DOMAINS OF ACTIVITY

Active Aging 2.0 aims to develop research and innovation projects in four main areas. It offers a wide range of customized services.

Enriched and adapted environment

Neuroscience and pluri-disciplinary research provide useful knowledge for understanding how mind and body of aging people adapt to their environment. Active Aging 2.0 aims to stimulate innovative neuro-architectural approaches to the creation of personalized home, smart cities and building for the benefit of active aging, human health, and wellbeing.

Objects and products can also compensate for age-related decline of physical and cognitive capacities. Research on the aging neuro-musculo-behavioral system may help to design objects, digital products and services for facilitating daily living. Active Aging 2.0 aims to develop ergonomics of objects and products through experimental methods, task-analysis, biomechanical, physiological, psychological and behavioral measures.

Brain training and cognitive stimulation

Research has demonstrated that brain exercises may stimulate neural plasticity and improve cognitive functioning in older adults. Accordingly, computer-based brain-games claim a growing share of the marketplace in silver economy with the argument that playing the games will make older smarter, more alert, and able to learn faster and better.

However, to date, compelling scientific evidence supporting this hypothesis are still lacking and continued careful research in this field must be encouraged. Projects developed by Active Aging 2.0 will aim to offer consumers innovative products that are scientifically grounded to reduce or reverse age-related cognitive decline. Technical solutions to assist cognitive and perceptive functions will be also investigated.

Physical activity and exercise

In older adults, physical activity not only include planned exercise and sports but also the various forms of leisure (walking, dancing, gardening, hiking, swimming), transportation (cycling), occupational (if the individual is still engaged in work), household chores, play, games, or, in the context of daily, family, and community activities.

Active Aging 2.0 encourages the development of technologies that could motivate or help older adults to practice physical activity and sport (equipment, clothes, shoes…), to assess their capacities and risk factors, or to monitor functional variables (connected objects, apps…). Research projects will also investigate and compare the benefits of different training programs to improve cardiorespiratory and muscular fitness.

Research projects and innovative technologies concerning adapted exercise programs for pre-frail and frail people are also part of the activities of Active Aging 2.0.

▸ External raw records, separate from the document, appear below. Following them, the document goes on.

`src/rtl/jlp_pkg.sv`:
```
// Package for the JSON lexical prefilter: transfer payload structs,
// reason codes, the character codes that the screen looks for and the reset nesting limit.
// No dependencies.
`default_nettype none

package jlp_pkg;

	typedef struct packed {
		logic [7:0] text_byte;
		logic       end_of_text;
	} jlp_text_t;

	typedef struct packed {
		logic       accepted;
		logic [3:0] reject_reason;
	} jlp_verdict_t;

	localparam logic [3:0] REASON_NONE         = 4'd0;
	localparam logic [3:0] REASON_TOO_DEEP     = 4'd1;
	localparam logic [3:0] REASON_STRAY_CLOSER = 4'd2;
	localparam logic [3:0] REASON_SIGN_POINT   = 4'd3;
	localparam logic [3:0] REASON_LEAD_ZERO    = 4'd4;
	localparam logic [3:0] REASON_OVERFLOW     = 4'd5;
	localparam logic [3:0] REASON_BAD_NUM_END  = 4'd6;
	localparam logic [3:0] REASON_OPEN_STRING  = 4'd7;
	localparam logic [3:0] REASON_OPEN_BRACKET = 4'd8;

	localparam logic [7:0] CH_QUOTE     = 8'h22;
	localparam logic [7:0] CH_BACKSLASH = 8'h5C;
	localparam logic [7:0] CH_LBRACE    = 8'h7B;
	localparam logic [7:0] CH_RBRACE    = 8'h7D;
	localparam logic [7:0] CH_LBRACKET  = 8'h5B;
	localparam logic [7:0] CH_RBRACKET  = 8'h5D;
	localparam logic [7:0] CH_MINUS     = 8'h2D;
	localparam logic [7:0] CH_PLUS      = 8'h2B;
	localparam logic [7:0] CH_POINT     = 8'h2E;
	localparam logic [7:0] CH_COMMA     = 8'h2C;
	localparam logic [7:0] CH_SPACE     = 8'h20;
	localparam logic [7:0] CH_TAB       = 8'h09;
	localparam logic [7:0] CH_CR        = 8'h0D;
	localparam logic [7:0] CH_LF        = 8'h0A;
	localparam logic [7:0] CH_ZERO      = 8'h30;
	localparam logic [7:0] CH_NINE      = 8'h39;

	localparam logic [3:0] MAX_NESTING_RESET = 4'd2;

endpackage

`default_nettype wire

```
`src/rtl/json_lexical_prefilter_unit.sv`:
```
// JSON lexical prefilter top level: input register, per-byte screen,
// verdict register and the APB register for the nesting limit.
// Depends on jlp_pkg.
//
// Channel   Direction  Handshake                 Payload
// text      in         text_valid / text_ready   jlp_text_t (text_byte, end_of_text)
// verdict   out        verdict_valid / ready     jlp_verdict_t (accepted, reject_reason)
// config    in         APB psel/penable/pwrite   max_nesting at any address
//
// One byte is taken per clock while the input is not stalled; a byte is screened in the
// cycle after its transfer. The end item's verdict passes through the input register
// and then the verdict register around the screen logic.
// A stalled verdict holds the next end item in the input register, which then stalls
// the input; bytes ahead of that end item keep flowing.
// Reset clears the screen state and sets max_nesting to 2.
`default_nettype none

module json_lexical_prefilter_unit #(
	parameter int NUMBER_BITS = 63
) (
	input  wire                   clk,
	input  wire                   arst_n,
	input  wire                   text_valid,
	output logic                  text_ready,
	input  jlp_pkg::jlp_text_t    text_data,
	output logic                  verdict_valid,
	input  wire                   verdict_ready,
	output jlp_pkg::jlp_verdict_t verdict_data,
	input  wire                   psel,
	input  wire                   penable,
	input  wire                   pwrite,
	input  wire  [1:0]            paddr,
	input  wire  [31:0]           pwdata,
	output logic [31:0]           prdata,
	output logic                  pready
);
	import jlp_pkg::*;

	localparam int PROD_BITS = NUMBER_BITS + 4;

	logic                   valid_s1;
	jlp_text_t              text_s1;
	logic                   advance;

	logic [3:0]             max_nesting_q;
	logic                   in_string_q, escape_q, in_number_q, rejected_q;
	logic [3:0]             level_q, reason_q;
	logic [NUMBER_BITS-1:0] number_q;

	logic                   in_string_d, escape_d, in_number_d, rejected_d;
	logic [3:0]             level_d, reason_d;
	logic [NUMBER_BITS-1:0] number_d;
	logic [3:0]             verdict_reason;

	logic [7:0]             b;
	logic                   is_digit, is_num_end, pass;
	logic [3:0]             digit;
	logic [PROD_BITS-1:0]   prod;
	logic                   overflow;
	logic                   paddr_unused;

	assign pready = 1'b1;
	assign prdata = {28'd0, max_nesting_q};
	assign paddr_unused = paddr[0] ^ paddr[1];

	always_ff @(posedge clk or negedge arst_n) begin
		if (!arst_n) begin
			max_nesting_q <= MAX_NESTING_RESET;
		end else if (psel && penable && pwrite && (paddr_unused || !paddr_unused)) begin
			max_nesting_q <= pwdata[3:0];
		end
	end

	assign advance    = valid_s1 && (!text_s1.end_of_text || !verdict_valid || verdict_ready);
	assign text_ready = !valid_s1 || advance;

	always_ff @(posedge clk or negedge arst_n) begin
		if (!arst_n) begin
			valid_s1 <= 1'b0;
		end else if (text_ready) begin
			valid_s1 <= text_valid;
		end
	end

	always_ff @(posedge clk) begin
		if (text_ready && text_valid) begin
			text_s1 <= text_data;
		end
	end

	assign b          = text_s1.text_byte;
	assign digit      = b[3:0];
	assign is_digit   = (b >= CH_ZERO) && (b <= CH_NINE);
	assign is_num_end = b inside {CH_COMMA, CH_RBRACE, CH_RBRACKET, CH_SPACE,
		CH_TAB, CH_CR, CH_LF};
	assign prod = {1'b0, number_q, 3'b000} + {3'b000, number_q, 1'b0}
		+ {{(PROD_BITS-4){1'b0}}, digit};
	assign overflow = |prod[PROD_BITS-1:NUMBER_BITS];

	always_comb begin
		if (rejected_q) begin
			verdict_reason = reason_q;
		end else if (in_string_q) begin
			verdict_reason = REASON_OPEN_STRING;
		end else if (level_q != 4'd0) begin
			verdict_reason = REASON_OPEN_BRACKET;
		end else begin
			verdict_reason = REASON_NONE;
		end
	end

	always_comb begin
		in_string_d = in_string_q;
		escape_d    = escape_q;
		level_d     = level_q;
		in_number_d = in_number_q;
		number_d    = number_q;
		rejected_d  = rejected_q;
		reason_d    = reason_q;
		pass        = 1'b1;
		if (text_s1.end_of_text) begin
			in_string_d = 1'b0;
			escape_d    = 1'b0;
			level_d     = 4'd0;
			in_number_d = 1'b0;
			number_d    = '0;
			rejected_d  = 1'b0;
			reason_d    = REASON_NONE;
		end else if (!rejected_q) begin
			if (in_string_q) begin
				if (escape_q) begin
					escape_d = 1'b0;
				end else if (b == CH_BACKSLASH) begin
					escape_d = 1'b1;
				end else if (b == CH_QUOTE) begin
					in_string_d = 1'b0;
				end
			end else begin
				if (in_number_q) begin
					if (is_digit) begin
						pass = 1'b0;
						if (number_q == '0) begin
							rejected_d = 1'b1;
							reason_d   = REASON_LEAD_ZERO;
						end else if (overflow) begin
							rejected_d = 1'b1;
							reason_d   = REASON_OVERFLOW;
						end else begin
							number_d = prod[NUMBER_BITS-1:0];
						end
					end else begin
						in_number_d = 1'b0;
						number_d    = '0;
						if (!is_num_end) begin
							pass       = 1'b0;
							rejected_d = 1'b1;
							reason_d   = REASON_BAD_NUM_END;
						end
					end
				end
				if (pass) begin
					if (b == CH_QUOTE) begin
						in_string_d = 1'b1;
					end else if (b == CH_LBRACE || b == CH_LBRACKET) begin
						if ({1'b0, level_q} + 5'd1 > {1'b0, max_nesting_q}) begin
							rejected_d = 1'b1;
							reason_d   = REASON_TOO_DEEP;
						end else begin
							level_d = level_q + 4'd1;
						end
					end else if (b == CH_RBRACE || b == CH_RBRACKET) begin
						if (level_q == 4'd0) begin
							rejected_d = 1'b1;
							reason_d   = REASON_STRAY_CLOSER;
						end else begin
							level_d = level_q - 4'd1;
						end
					end else if (b inside {CH_MINUS, CH_PLUS, CH_POINT}) begin
						rejected_d = 1'b1;
						reason_d   = REASON_SIGN_POINT;
					end else if (is_digit) begin
						in_number_d = 1'b1;
						number_d    = {{(NUMBER_BITS-4){1'b0}}, digit};
					end
				end
			end
		end
	end

	always_ff @(posedge clk or negedge arst_n) begin
		if (!arst_n) begin
			in_string_q <= 1'b0;
			escape_q    <= 1'b0;
			level_q     <= 4'd0;
			in_number_q <= 1'b0;
			number_q    <= '0;
			rejected_q  <= 1'b0;
			reason_q    <= REASON_NONE;
		end else if (advance) begin
			in_string_q <= in_string_d;
			escape_q    <= escape_d;
			level_q     <= level_d;
			in_number_q <= in_number_d;
			number_q    <= number_d;
			rejected_q  <= rejected_d;
			reason_q    <= reason_d;
		end
	end

	always_ff @(posedge clk or negedge arst_n) begin
		if (!arst_n) begin
			verdict_valid <= 1'b0;
		end else if (advance && text_s1.end_of_text) begin
			verdict_valid <= 1'b1;
		end else if (verdict_ready) begin
			verdict_valid <= 1'b0;
		end
	end

	always_ff @(posedge clk) begin
		if (advance && text_s1.end_of_text) begin
			verdict_data.accepted      <= (verdict_reason == REASON_NONE);
			verdict_data.reject_reason <= verdict_reason;
		end
	end

endmodule

`default_nettype wire

```
$ cat src/rtl/swm_cfg.sv
`timescale 1ns / 1ps
// ----------------------------------------------------------------------------
// Sliding window maximum: configuration registers
// APB-style register file holding window_size.
// ----------------------------------------------------------------------------
module swm_cfg (
  input  logic                          clk_i,
  input  logic                          rst_ni,
  input  logic                          psel,
  input  logic                          penable,
  input  logic                          pwrite,
  input  logic [swm_pkg::AddrBits-1:0]  paddr,
  input  logic [swm_pkg::DataBits-1:0]  pwdata,
  output logic [swm_pkg::DataBits-1:0]  prdata,
  output logic                          pready,
  output logic [swm_pkg::WinBits-1:0]   window_size_o
);
  import swm_pkg::*;

  logic [WinBits-1:0] window_size_q, window_size_d;
  logic               reg_idx;
  logic               wr;

  assign reg_idx = paddr[2];
  assign wr      = psel && penable && pwrite;

  // Write decode
  always_comb begin
    window_size_d = window_size_q;
    if (wr) begin
      unique case (reg_idx)
        RegWindowSize: window_size_d = pwdata[WinBits-1:0];
        default: ;
      endcase
    end
  end

  always_ff @(posedge clk_i or negedge rst_ni) begin
    if (!rst_ni) begin
      window_size_q <= WinBits'(3);
    end else begin
      window_size_q <= window_size_d;
    end
  end

  // Read decode
  always_comb begin
    unique case (reg_idx)
      RegWindowSize: prdata = DataBits'(window_size_q);
      default:       prdata = '0;
    endcase
  end

  assign pready        = 1'b1;
  assign window_size_o = window_size_q;

endmodule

Mobility and postural control

Gait and balance disorders are common in older adults and are a major cause of falls in this population. Though they are associated with multiple contributing factors, falls should not be considered an inevitable consequence of aging. Active Aging 2.0 encourages research projects and the development of innovative technologies and products that may help to assess gait and postural control impairments, to assist gait, to prevent falls or to provide targeted intervention programs for identified contributing factors.

Projects

Active Aging 2.0 prominently aims to develop projects specifically targeting objects, products, services or environments. It also aims to develop fundamental and translational research projects that may constitute preliminary “proof of concepts” for future innovation. 

Research and Development

Research and Development (R&D) includes projects aiming to conceive new products, objects and services or improving already existing products. In particular, Active Aging 2.0 aims to encourage manufacturers to integrate the aging dimension in their activities by helping them to better understand the specific needs of older people. To achieve these objectives, Active Aging 2.0 provides seminars, consulting and sophisticated equipment for measurements in the laboratory or in natural environment (biomechanics, energy consumption, behavioral analysis, psychological assessment…). The network also helps researchers to mature their ideas and turn them into innovative inventions.

Translational Research

Active Aging 2.0 aims collaborates with geriatric structures to contribute to multidisciplinary integration of fundamental research, patient-oriented research, and population-based research, with the long-term aim of improving the activity and health of aging people. In particular, the multidimensional assessment of frailty and its prevention are at the heart of translational research activities of Active Aging 2.0.

Fundamental Research

Active Aging 2.0 connects research groups to develop ambitious projects of fundamental research that may constitute proof of concepts for future innovations, in particular in the domain of brain health, physical activity, locomotion and postural control. Active Aging 2.0 also aims to build international consortiums to respond to call for project. Pluri-disciplinary approaches to the relationship between neural, muscular, cardio-vascular and behavioral levels are particularly encouraged.